Signs of Terror
Some people believe in signs. They believe that everyday, everywhere around us, there are signs through which the universe communicates with us, pushing us to come out of our comfortable boxed in lives and see what is going on. Some things, trivial in retrospect, caught my attention in the days leading up to 25/07/08 that made me feel that things are not all right in our world, in Bangalore. Perhaps these were the signs those people like to talk about, because, uncannily, at the end of an entire week of thinking and feeling that things are not quite right, the bombings took place on that Friday. Thankfully, Bangaloreans did not experience much more than some inconvenience and fear. We all certainly felt Ahmedabad’s pain much more keenly, having come so close to a similar outcome in our own city.
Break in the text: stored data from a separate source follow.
$ cat src/rtl/dmem_arbiter_pkg.sv
// Shared types for the data-memory arbiter: FSM states and read-return ownership.
// No logic of its own; imported by the arbiter and its round-robin picker.
package dmem_arbiter_pkg;

    typedef enum logic [1:0] {
        ARB     = 2'd0,
        HLOCK   = 2'd1,
        RELEASE = 2'd2
    } arb_state;

    typedef enum logic {
        OWN_CORE = 1'b0,
        OWN_HOST = 1'b1
    } mem_owner;

    function automatic mem_owner other_side(input mem_owner o);
        return (o == OWN_CORE) ? OWN_HOST : OWN_CORE;
    endfunction

endpackage

$ cat src/rtl/dmem_rr_pick.sv
// Two-way round-robin picker: one-hot grant from two requests and a priority pointer.
// Purely combinational; a lone request always wins and leaves priority with the idle side.
module dmem_rr_pick
    import dmem_arbiter_pkg::*;
(
    input  logic c_req,
    input  logic h_req,
    input  logic prio,
    output logic c_pick,
    output logic h_pick,
    output logic prio_nxt
);

    always_comb begin
        c_pick   = 1'b0;
        h_pick   = 1'b0;
        prio_nxt = prio;
        if (c_req && h_req) begin
            if (prio == OWN_CORE) c_pick = 1'b1;
            else                  h_pick = 1'b1;
            prio_nxt = other_side(mem_owner'(prio));
        end else if (c_req) begin
            c_pick   = 1'b1;
            prio_nxt = OWN_HOST;
        end else if (h_req) begin
            h_pick   = 1'b1;
            prio_nxt = OWN_CORE;
        end
    end

endmodule

$ cat src/rtl/dmem_arbiter.sv
// Shares the single-port data memory between core and host; grant and memory command same cycle.
// Read data returns one cycle after grant; an ungranted requester must hold its request.
module dmem_arbiter
    import dmem_arbiter_pkg::*;
#(
    parameter int AW       = 8,
    parameter int DW       = 8,
    parameter int LOCK_MAX = 16
) (
    input  logic          clk,
    input  logic          rst_n,
    input  logic          c_req,
    input  logic          c_we,
    input  logic [AW-1:0] c_addr,
    input  logic [DW-1:0] c_wdata,
    output logic          c_gnt,
    output logic          c_rvalid,
    output logic [DW-1:0] c_rdata,
    input  logic          h_req,
    input  logic          h_we,
    input  logic [AW-1:0] h_addr,
    input  logic [DW-1:0] h_wdata,
    input  logic          h_lock,
    output logic          h_gnt,
    output logic          h_rvalid,
    output logic [DW-1:0] h_rdata,
    output logic          m_loadEn,
    output logic          m_storEn,
    output logic [AW-1:0] m_addr,
    output logic [DW-1:0] m_storData,
    input  logic [DW-1:0] m_loadData,
    output logic          lock_active
);

    localparam int CW = $clog2(LOCK_MAX + 1);

    arb_state      state;
    mem_owner      prio;
    logic [CW-1:0] lock_cnt;
    logic [DW-1:0] c_rdata_q;
    logic [DW-1:0] h_rdata_q;
    logic          pick_c;
    logic          pick_h;
    logic          prio_rr;

    dmem_rr_pick u_pick (
        .c_req    (c_req),
        .h_req    (h_req),
        .prio     (prio),
        .c_pick   (pick_c),
        .h_pick   (pick_h),
        .prio_nxt (prio_rr)
    );

    always_comb begin
        c_gnt = 1'b0;
        h_gnt = 1'b0;
        case (state)
            ARB: begin
                c_gnt = pick_c;
                h_gnt = pick_h;
            end
            HLOCK: h_gnt = h_req;
            RELEASE: begin
                c_gnt = c_req;
                h_gnt = h_req & ~c_req;
            end
            default: ;
        endcase
    end

    always_comb begin
        m_storEn   = (c_gnt & c_we) | (h_gnt & h_we);
        m_loadEn   = (c_gnt & ~c_we) | (h_gnt & ~h_we);
        m_addr     = c_gnt ? c_addr  : (h_gnt ? h_addr  : '0);
        m_storData = c_gnt ? c_wdata : (h_gnt ? h_wdata : '0);
    end

    // Memory data is live during the return cycle, so bypass the holding register then.
    assign c_rdata = c_rvalid ? m_loadData : c_rdata_q;
    assign h_rdata = h_rvalid ? m_loadData : h_rdata_q;

    always_ff @(posedge clk or negedge rst_n) begin
        if (!rst_n) begin
            state       <= ARB;
            prio        <= OWN_CORE;
            lock_cnt    <= '0;
            lock_active <= 1'b0;
            c_rvalid    <= 1'b0;
            h_rvalid    <= 1'b0;
            c_rdata_q   <= '0;
            h_rdata_q   <= '0;
        end else begin
            c_rvalid <= c_gnt & ~c_we;
            h_rvalid <= h_gnt & ~h_we;
            if (c_rvalid) c_rdata_q <= m_loadData;
            if (h_rvalid) h_rdata_q <= m_loadData;

            case (state)
                ARB: begin
                    prio <= mem_owner'(prio_rr);
                    if (h_gnt && h_lock) begin
                        state       <= HLOCK;
                        lock_cnt    <= CW'(1);
                        lock_active <= 1'b1;
                    end
                end
                HLOCK: begin
                    if (!h_lock) begin
                        state       <= ARB;
                        prio        <= OWN_CORE;
                        lock_cnt    <= '0;
                        lock_active <= 1'b0;
                    end else if (lock_cnt == CW'(LOCK_MAX - 1)) begin
                        // The cycle that would make LOCK_MAX host cycles is the last one.
                        state       <= RELEASE;
                        lock_cnt    <= '0;
                        lock_active <= 1'b0;
                    end else begin
                        lock_cnt <= lock_cnt + CW'(1);
                    end
                end
                RELEASE: begin
                    state <= ARB;
                    prio  <= c_gnt ? OWN_HOST : OWN_CORE;
                end
                default: state <= ARB;
            endcase
        end
    end

endmodule

$ cat config.mk
export PLATFORM = sky130hd
export DESIGN_NAME = dmem_arbiter
export DESIGN_NICKNAME = d
export VERILOG_FILES = /design/src/rtl/dmem_arbiter_pkg.sv /design/src/rtl/dmem_rr_pick.sv /design/src/rtl/dmem_arbiter.sv
export SDC_FILE = /design/constraint.sdc
export NUM_CORES = 1
export LEC_CHECK = 0
export ABC_CLOCK_PERIOD_IN_PS = 1800
export BUFFER_PORTS_ARGS = -buffer_cell sky130_fd_sc_hd__buf_4
export CORE_MARGIN = 4
export CORE_UTILIZATION = 40
export CTS_CLUSTER_SIZE = 14
export DETAILED_ROUTE_END_ITERATION = 10
export PLACE_DENSITY = 0.76
export SLEW_MARGIN = 10
export SYNTH_ARGS = -nofsm -noshare
export SYNTH_HDL_FRONTEND = slang
export SYNTH_SLANG_ARGS = --single-unit
$ cat constraint.sdc
create_clock -name clk -period 1.8 [get_ports clk]
set_input_delay 0.09 -clock clk [delete_from_list [all_inputs] [get_ports clk]]
set_output_delay 0.09 -clock clk [all_outputs]
set_load 0.03 [all_outputs]
# Word level (Yosys, flattened, before mapping)
# Index checks and enable logic that the tools add are counted.
[word_totals]
ff_bits = 27
output_inout_bits = 39
wordCells = 68
[classes]
addsub = 1
eq_ne = 7
mux = 33
bitwise_logic = 10
reduce_logical = 9
[ops]
columns = ["operator", "count"]
rows = [
  ["8-bit 2-to-1 mux", 6],
  ["1-bit 2-to-1 mux", 15],
  ["5-bit 2-to-1 mux", 3],
  ["5-bit case mux with 2 select lines", 1],
  ["2-bit 2-to-1 mux", 3],
  ["1-bit case mux with 3 select lines", 2],
  ["3-bit AND reduction", 2],
  ["5-bit by 1-bit adder with 5-bit output, second input constant", 1],
  ["1-bit AND", 5],
  ["5-bit by 4-bit equality test with 1-bit output, second input constant", 1],
  ["2-bit != test, second input constant", 2],
  ["4-bit by 3-bit != test with 1-bit output, second input constant", 1],
  ["1-bit case mux with 2 select lines", 2],
  ["2-bit case mux with 2 select lines", 1],
  ["2-bit AND reduction", 2],
  ["3-bit != test, second input constant", 1],
  ["1-bit inverter", 3],
  ["3-bit nonzero test", 1],
  ["2-bit by 1-bit equality test with 1-bit output, second input constant", 1],
  ["2-bit equality test, second input constant", 1],
  ["1-bit logical AND", 2],
  ["2-bit zero test", 1],
  ["1-bit bitwise OR", 2],
  ["2-bit nonzero test", 1],
]

# Longest topological paths before layout
[logic_depth]
word_depth = 7
depth_mapped = 9
mapped_depth_nobuf = 7

# Hierarchy
# From an unflattened synthesis, not the netlist that was laid out.
[unflattened]
cells_unflattened = 167
area_unflattened_um2 = 1539.0
[by_module_without_submodules]
columns = ["mod", "instances", "cells_per_inst", "area_per_inst_um2"]
rows = [
  ["dmem_arbiter", 1, 162, 1510.2],
  ["dmem_rr_pick", 1, 5, 28.8],
]

# Least setup slack after synthesis
# Ideal clock, no wire load.
[synth_timing]
path_type = "register to output"
from = "register state[0]"
to = "output m_addr[0]"
arrival_time_ns = 2.179
t_required_ns = 1.710
path_slack_ns = -0.469
stages_incl_launch_ff = 9
path_buffers = 2
cell_sequence = "dfrtp_1 inv_1 ha_1 buf_6 nand2_2 and3_1 or3_1 buf_6 o21ai_0"
[synth_between]
elab_chain_cells = 4
[synth_rtl]
columns = ["element", "line", "rtl"]
rows = [
  ["from (decl)", "dmem_arbiter.sv:37", "arb_state state;"],
  ["from (signal assigned)", "dmem_arbiter.sv:85", "state <= ARB;"],
  ["from (signal assigned)", "dmem_arbiter.sv:103", "state <= HLOCK;"],
  ["from (signal assigned)", "dmem_arbiter.sv:110", "state <= ARB;"],
  ["2-bit equality test, or another cell as far along", "dmem_arbiter.sv:58", "case (state)"],
  ["1-bit case mux with 3 select lines", "dmem_arbiter.sv:58", ""],
  ["8-bit 2-to-1 mux", "dmem_arbiter.sv:75", "m_addr = c_gnt ? c_addr : (h_gnt ? h_addr : '0);"],
  ["8-bit 2-to-1 mux *", "dmem_arbiter.sv:75", ""],
  ["to (decl)", "dmem_arbiter.sv:29", "output logic [AW-1:0] m_addr,"],
]
# Mark *: on every way between the ends. The rest lies on a longest branch, timed or not.

# Final worst setup path
[layout_timing]
from = "register state[1]"
to = "output m_storData[6]"
[layout_between]
elab_chain_cells = 4
[layout_rtl]
columns = ["element", "line", "rtl"]
rows = [
  ["2-bit equality test, or another cell as far along", "dmem_arbiter.sv:58", ""],
  ["1-bit case mux with 3 select lines", "dmem_arbiter.sv:58", ""],
  ["8-bit 2-to-1 mux", "dmem_arbiter.sv:76", "m_storData = c_gnt ? c_wdata : (h_gnt ? h_wdata : '0);"],
  ["8-bit 2-to-1 mux *", "dmem_arbiter.sv:76", ""],
  ["to (decl)", "dmem_arbiter.sv:30", "output logic [DW-1:0] m_storData,"],
]
# Marks and branches as above.

==> results.sh <==
export IMPL_cts_sinks=27
export IMPL_drv_cap=0
export IMPL_setup_worst_path_class="reg -> out"
export IMPL_core_area_sq_um=3720
export IMPL_place_hpwl_mm=3.61
export IMPL_arrival_ps=2020
export IMPL_status="finished with violations"
export IMPL_yosysTopAreaCell="dfrtp_1"
export IMPL_synthTopCellsByArea="dfrtp_1, mux2_2, nand2_1"
export IMPL_place_inst=303
export IMPL_endpoint_kind="primary output"
export IMPL_via_per_inst=4.89
export IMPL_synthFlopType="dfrtp_1"
export IMPL_antenna_found_initial=0
export IMPL_nets=318
export IMPL_cp_required_ps=1710
export IMPL_switching_power_mw=1.98
export IMPL_hold_slack_ps=19.0
export IMPL_avgSynthCellArea_sq_um=9.64
export IMPL_final_cells=312
export IMPL_failed_checks="setup timing"
export IMPL_ant_nets=0
export IMPL_path_clk_slew_ps=90
export IMPL_seq_power_share_pct=23.7
export IMPL_grt_max_degree=28
export IMPL_routed_wl_mm=4.51
export IMPL_die_area_sq_um=5000
export IMPL_n_fill_cell=279
export IMPL_netlist_area_leader_share_pct=43.0
export IMPL_hold_violations=0
export IMPL_remaining_drc_errors=0
export IMPL_synth_seq_cells=27
export IMPL_rsz0062_at_grt="true"
export IMPL_powerDensity_nw_per_um2=1610
export IMPL_start_util_pct=42.3
export IMPL_tightest_slew_ps=403
export IMPL_p_leak_nw=1.28
export IMPL_period_needed_ps=2110
export IMPL_max_slew_margin_pct=73.1
export IMPL_multi_input_area_sq_um=970
export IMPL_crit_path_start_kind="flop"
export IMPL_cts_tree="yes"
export IMPL_worst_slack_ps=-308
export IMPL_min_period_over_period_pct=117
export IMPL_switching_share_pct=46.2
export IMPL_grtUsageTotal_pct=17.3
export IMPL_syn_inst=163
export IMPL_seq_area_sq_um=677
export IMPL_synth_commonest_cells="nand2_1, dfrtp_1, mux2_2"
export IMPL_post_route_util_pct=71.8
export IMPL_hold_path_class="in -> reg"
export IMPL_drt_first_iter_violations=41
export IMPL_clock_skew_ps=1.73
export IMPL_power_frac_clock_pct=7.6
export IMPL_drive_gt1_share_pct=58.3
export IMPL_setup_viol=20
export IMPL_syn_to_final_growth_pct=69.7
export IMPL_peakVddDrop_mv=0.875
export IMPL_fin_setup_tns_ps=-5510
export IMPL_htree_levels=1
export IMPL_io_pins=86
export IMPL_yosysUniqueCellTypes=35
export IMPL_root_buffer="clkbuf_8"
export IMPL_ys_async_sr_fraction_pct=100
export IMPL_synth_most_common_cell="nand2_1"
export IMPL_yosys_warnings=0
export IMPL_p_comb_share_pct=68.7
export IMPL_routed_via_count=1525
export IMPL_die_w_um=70.7
export IMPL_netlist_area_sq_um=1570
export IMPL_grt_pass1_wl_mm=7.05
export IMPL_portBuffers=85
export IMPL_cts_buffers_inserted=3
export IMPL_synth_edf_count=0
export IMPL_fp_dieH_um=70.7
export IMPL_timing_final_max_slew_violations=0
export IMPL_antennaDiodeCount=0
export IMPL_fmax_mhz=474
export IMPL_std_cell_rows=22
export IMPL_overflow=0
export IMPL_grt_pass1_vias=1520
export IMPL_wl_per_cell_um=14.5
export IMPL_crit_fanout=10
export IMPL_clock_latency_ps=260
export IMPL_internal_power_mw=2.31
export IMPL_cts_buffer_depth=2
export IMPL_first_pass_iters=4
export IMPL_syn_nets=216
export IMPL_r2r_slack_ps=-40
export IMPL_ys_seq_area_share_pct=43.0
export IMPL_gp_congestion=0.871
cells in the final DEF, fill, tap and decap left out, types with 2 or more instances in the layout:
cell type      synthesis  layout
clkbuf_8               0       3
buf_6                  2      18
ha_4                   0       2
dlygate4sd3_1          0       2
inv_2                  2       3
o21ai_2                9       5
mux2_2                18      18
nand2_1               35      35
nor2_1                 6       6
ha_1                   6       4
a31oi_1                2       2
a21oi_1                9       9
nand3_1                3       3
inv_1                  7       4
o21ai_4                0      12
dfrtp_1               27      26
nand2b_1               2       2
buf_4                  0      82
o21ai_0               11       3
power groups by stage:
| stage | registers [mW] | clock network [mW] | logic [mW] |
|---|---|---|---|
| after floorplan | 1.01 | 0 | 1.84 |
| after global placement | 1.01 | 0 | 2.70 |
| after detailed placement | 1.03 | 0 | 2.73 |
| after CTS | 1.02 | 0.346 | 2.92 |
| after global routing | 1.05 | 0.370 | 3.12 |
| final | 1.02 | 0.328 | 2.95 |
registers in the layout, indices dropped and copies added (netlist names):
register     flops
lock_cnt         5
c_rdata_q        8
h_rdata_q        8
c_rvalid         1
lock_active      1
h_rvalid         1
prio             1
state            2
layout make-up:
class | count | share of cell area, %
clock buffers | 3 | 1.55
repair buffers | 104 | 32.8
flip-flops and latches | 27 | 25.4
multi-input cells | 120 | 36.4
inverters | 9 | 1.50
clock inverters | 1 | 0.188
well taps | 48 | 2.25
final timing paths:
| check | start | end | cells after the start |
|---|---|---|---|
| setup reg to reg | state[0] | state[0] | 7 |
| setup / recovery | state[1] | m_storData[6] | 8 |
| hold / removal | h_we | h_rvalid | 2 |
| max in group asynchronous | rst_n | state[0] | 2 |
| hold reg to reg | h_rdata_q[2] | h_rdata_q[2] | 1 |
| min in group asynchronous | rst_n | state[1] | 2 |
worst max-delay path, stage by stage, from the launching register on:
cell	delay [ps]
dfrtp_1	410
inv_2	120
ha_4	160
nand2_2	40
and3_1	150
or3_4	390
buf_8	180
o21ai_4	140
buf_6	150
cell families (layout without fill, tap and decap cells):
group	Yosys count	after routing	share of synthesized area [%]
muxes	19	19	13.5
and+or+nand+nor	54	54	15.2
DFF	27	27	43.0
AOI/OAI and AO/OA	41	41	17.6
buffers and inverters	16	117	5.89
adders and majority gates	6	6	4.78
per-stage QoR:
stage	setup WS, ps	instance area [sq um]	power [mW]
5_1_grt	-380	2670	4.54
4_1_cts	-307	2620	4.28
2_1_floorplan	-92.1	1700	2.85
3_5_place_dp	-59.6	2440	3.76
6_report	-308	2670	4.29
3_3_place_gp	-32.3	2440	3.71
per-layer routing:
layer / up-vias / global-route usage, % / wire (um)
met1: 709 / 20.7 / 1830
met4: 0 / 3.13 / 68
met5: - / 0 / 0
met3: 6 / 4.55 / 265
met2: 47 / 31.4 / 2350
li1: 763 / - / -
timing repair:
action / 4_1_cts / 5_1_grt
endpoints found under the hold margin: 27 / 1
pin swaps: 0 / 0
setup buffers: 2 / 1
hold buffers: 1 / 1
resized for setup: 27 / 5
setup endpoints to repair: 20 / 23
(Power assumes the default switching activity.)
First, it was the weather. Talk to people who have lived here for years and they all agree that it is crazier than ever these days. In the course of one day it can be hot, cold, sunny and then enough rain to cause semi-flooding conditions! Is Bangalore yet another victim of global warming? In fact, The Hindu reported on July 31, 2008 that "…this July has been unlike any other that the city has witnessed. Well, at least in 60 years. The rainfall registered this month so far is 276 mm, according to the meteorological centre here … This year, the city has recorded more than double the amount of rain that is considered normal for July (110 mm)."
Ironically, in the same time that Bangalore was receiving record rainfall, surrounding areas were suffering through a suspended monsoon, leading to a shortage in the power supply. As frequent power cuts threatened businesses and inconvenienced homes around the city, diesel consumption reached new heights with everyone freely taking full advantage of their diesel powered generators, blissfully ignorant of any long term consequences. The diesel shortage again made me wonder to myself just what is going on here. How is it possible to simply run out of fuel? What happened to planning and foresight? And the shortage affected all of us, not just corporations and businesses. Moms at school actually stopped grumbling about their children’s eating habits to confer with each other on the best places to buy diesel fuel. The diesel shortage struck very close to home indeed.
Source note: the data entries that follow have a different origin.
==> config.mk <==
export PLATFORM = sky130hd
export DESIGN_NAME = minirisc_seq_flat
export DESIGN_NICKNAME = d
export VERILOG_FILES = /design/src/rtl/minirisc_seq_if.sv /design/src/rtl/minirisc_seq.sv /design/src/flat_wrapper.sv
export SDC_FILE = /design/constraint.sdc
export NUM_CORES = 1
export LEC_CHECK = 0
export CORE_MARGIN = 5
export CORE_UTILIZATION = 55
export CTS_CLUSTER_DIAMETER = 60
export CTS_CLUSTER_SIZE = 24
export DETAILED_ROUTE_END_ITERATION = 8
export PLACE_DENSITY_LB_ADDON = 0.2
export SLEW_MARGIN = 20
export SYNTH_ARGS = -nofsm -noshare
export SYNTH_HDL_FRONTEND = slang
export SYNTH_SLANG_ARGS = --single-unit
==> constraint.sdc <==
create_clock -name clk -period 2.1 [get_ports clk]
set_input_delay 0.21 -clock clk [delete_from_list [all_inputs] [get_ports clk]]
set_output_delay 0.21 -clock clk [all_outputs]
set_load 0.005 [all_outputs]
==> src/rtl/minirisc_seq_if.sv <==
// Instruction-issue and store-load bus of the minirisc program sequencer.
//   load_we/load_addr/load_data : host write port into the instruction store
//   instr_valid/instr_op/instr_arg : instruction presented to the core
//   core_ready : core accepts the presented instruction this cycle
// master = sequencer side, slave = host/core side.
interface minirisc_seq_if #(
  parameter int unsigned AW = 4
);
  logic          load_we;
  logic [AW-1:0] load_addr;
  logic [15:0]   load_data;
  logic          instr_valid;
  logic [7:0]    instr_op;
  logic [7:0]    instr_arg;
  logic          core_ready;

  modport master (
    input  load_we, load_addr, load_data, core_ready,
    output instr_valid, instr_op, instr_arg
  );

  modport slave (
    output load_we, load_addr, load_data, core_ready,
    input  instr_valid, instr_op, instr_arg
  );
endinterface

==> src/rtl/minirisc_seq.sv <==
// Program sequencer for the minirisc accumulator core. Holds a DEPTH x 16 instruction
// store loaded over the bus write port and issues entries to the core over a
// valid/ready handshake, with free-run, single-step, breakpoint and halt/resume control.
// Ports:
//   clk, rst        : clock, synchronous active-high reset
//   bus (master)    : load port in, instruction handshake out
//   start, abort    : run/resume pulse, return-to-idle pulse
//   step_mode       : halt after every issued instruction
//   halt_req        : stop at the next instruction boundary
//   brk_en/brk_addr : halt before issuing the instruction at brk_addr
//   pc, state       : next address to issue, IDLE=0 FETCH=1 ISSUE=2 HALT=3 DONE=4
//   issue_cnt       : instructions issued since the last start from address 0 (wraps)
//   load_err        : sticky, a write was attempted while running
module minirisc_seq #(
  parameter int unsigned DEPTH = 16,
  parameter int unsigned AW    = $clog2(DEPTH)
) (
  input  logic           clk,
  input  logic           rst,
  minirisc_seq_if.master bus,
  input  logic           start,
  input  logic           step_mode,
  input  logic           halt_req,
  input  logic           abort,
  input  logic           brk_en,
  input  logic [AW-1:0]  brk_addr,
  output logic [AW-1:0]  pc,
  output logic [2:0]     state,
  output logic [7:0]     issue_cnt,
  output logic           load_err
);

  typedef enum logic [2:0] {
    StIdle  = 3'd0,
    StFetch = 3'd1,
    StIssue = 3'd2,
    StHalt  = 3'd3,
    StDone  = 3'd4
  } state_e;

  state_e        state_q, state_d;
  logic [AW-1:0] pc_q, pc_d;
  logic [7:0]    cnt_q, cnt_d;
  logic [7:0]    op_q, op_d;
  logic [7:0]    arg_q, arg_d;
  logic          valid_q;
  logic          err_q, err_d;
  logic [15:0]   mem_q [DEPTH];

  logic          wr_ok;
  logic          last_slot;
  logic [AW-1:0] pc_inc;

  // The store is only writable while nothing is in flight.
  assign wr_ok     = (state_q == StIdle) || (state_q == StHalt) || (state_q == StDone);
  assign last_slot = (pc_q == AW'(DEPTH - 1));
  assign pc_inc    = pc_q + 1'b1;

  always_comb begin
    state_d = state_q;
    pc_d    = pc_q;
    cnt_d   = cnt_q;
    op_d    = op_q;
    arg_d   = arg_q;
    err_d   = err_q | (bus.load_we & ~wr_ok);

    if (abort) begin
      state_d = StIdle;
      pc_d    = '0;
    end else begin
      case (state_q)
        StIdle, StDone: begin
          if (start) begin
            state_d = StFetch;
            pc_d    = '0;
            cnt_d   = '0;
          end
        end
        StHalt: begin
          if (start) state_d = StFetch;
        end
        StFetch: begin
          {op_d, arg_d} = mem_q[pc_q];
          state_d       = halt_req ? StHalt : StIssue;
        end
        StIssue: begin
          if (bus.core_ready) begin
            cnt_d = cnt_q + 8'd1;
            if (op_q == 8'h00 || last_slot) begin
              state_d = StDone;
            end else begin
              pc_d = pc_inc;
              // Breakpoint compares the new pc only, so resuming at brk_addr
              // issues that instruction before it can trigger again.
              if (step_mode || halt_req || (brk_en && pc_inc == brk_addr)) begin
                state_d = StHalt;
              end else begin
                state_d = StFetch;
              end
            end
          end
        end
        default: state_d = StIdle;
      endcase
    end
  end

  always_ff @(posedge clk) begin
    if (rst) begin
      state_q <= StIdle;
      pc_q    <= '0;
      cnt_q   <= '0;
      op_q    <= '0;
      arg_q   <= '0;
      valid_q <= 1'b0;
      err_q   <= 1'b0;
    end else begin
      state_q <= state_d;
      pc_q    <= pc_d;
      cnt_q   <= cnt_d;
      op_q    <= op_d;
      arg_q   <= arg_d;
      valid_q <= (state_d == StIssue);
      err_q   <= err_d;
    end
  end

  always_ff @(posedge clk) begin
    if (rst) begin
      for (int i = 0; i < int'(DEPTH); i++) mem_q[i] <= '0;
    end else if (bus.load_we && wr_ok) begin
      mem_q[bus.load_addr] <= bus.load_data;
    end
  end

  assign bus.instr_valid = valid_q;
  assign bus.instr_op    = op_q;
  assign bus.instr_arg   = arg_q;
  assign pc              = pc_q;
  assign state           = state_q;
  assign issue_cnt       = cnt_q;
  assign load_err        = err_q;

endmodule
Then there is the unreasonable 11:30 p.m. deadline for service in bars and restaurants. Now this debate has been going on for some time. But in the week prior to the bombings, the Times of India ran yet another article about this issue, offering different viewpoints from Bangaloreans from all walks of life. It was nothing new: young call center employees and restaurant owners campaigned for a later deadline, while seniors and family oriented citizens appreciated the early deadline. But again it made me hmm and think to myself that this deadline is not quite right for a city like Bangalore. It is much too conservative a view for the modern, progressive, cosmopolitan Bangalore that is infamous all over the world. It is this Bangalore that continues to attract international companies to open new offices in our city, creating additional jobs, and improving quality of life for its citizens. An 11:30 p.m. curfew just doesn’t fit in with that image. Safety is unarguably of prime importance. Here is yet another point to consider in this ongoing debate. I have observed that an early deadline encourages people to fill up rather fast on their alcohol in order to achieve their desired level of intoxication before the bar shuts down for the night. This actually leads to a more dangerous blood alcohol level than if people were able to enjoy and pace themselves over a period of time, for instance, if the bars closed down later. The unfortunate result is actually a higher incidence of unsafe driving on the roads following the early curfew, exactly what the conservatives are seeking to avoid.
All these "signs" and finally it all culminated with the bombings in Bangalore and Ahmedabad, a sign loud enough to catch our attention, to tell us that things are not all right in our world, in Bangalore. There is plenty of discontent alongside the booming prosperity that we see, causing people to act out unreasonably, unpredictably, unnaturally. Time has gone by and things seem to be pretty much back to normal. Everyone is back in their safe, secure boxes. But let us not forget how fragile those boxes apparently are.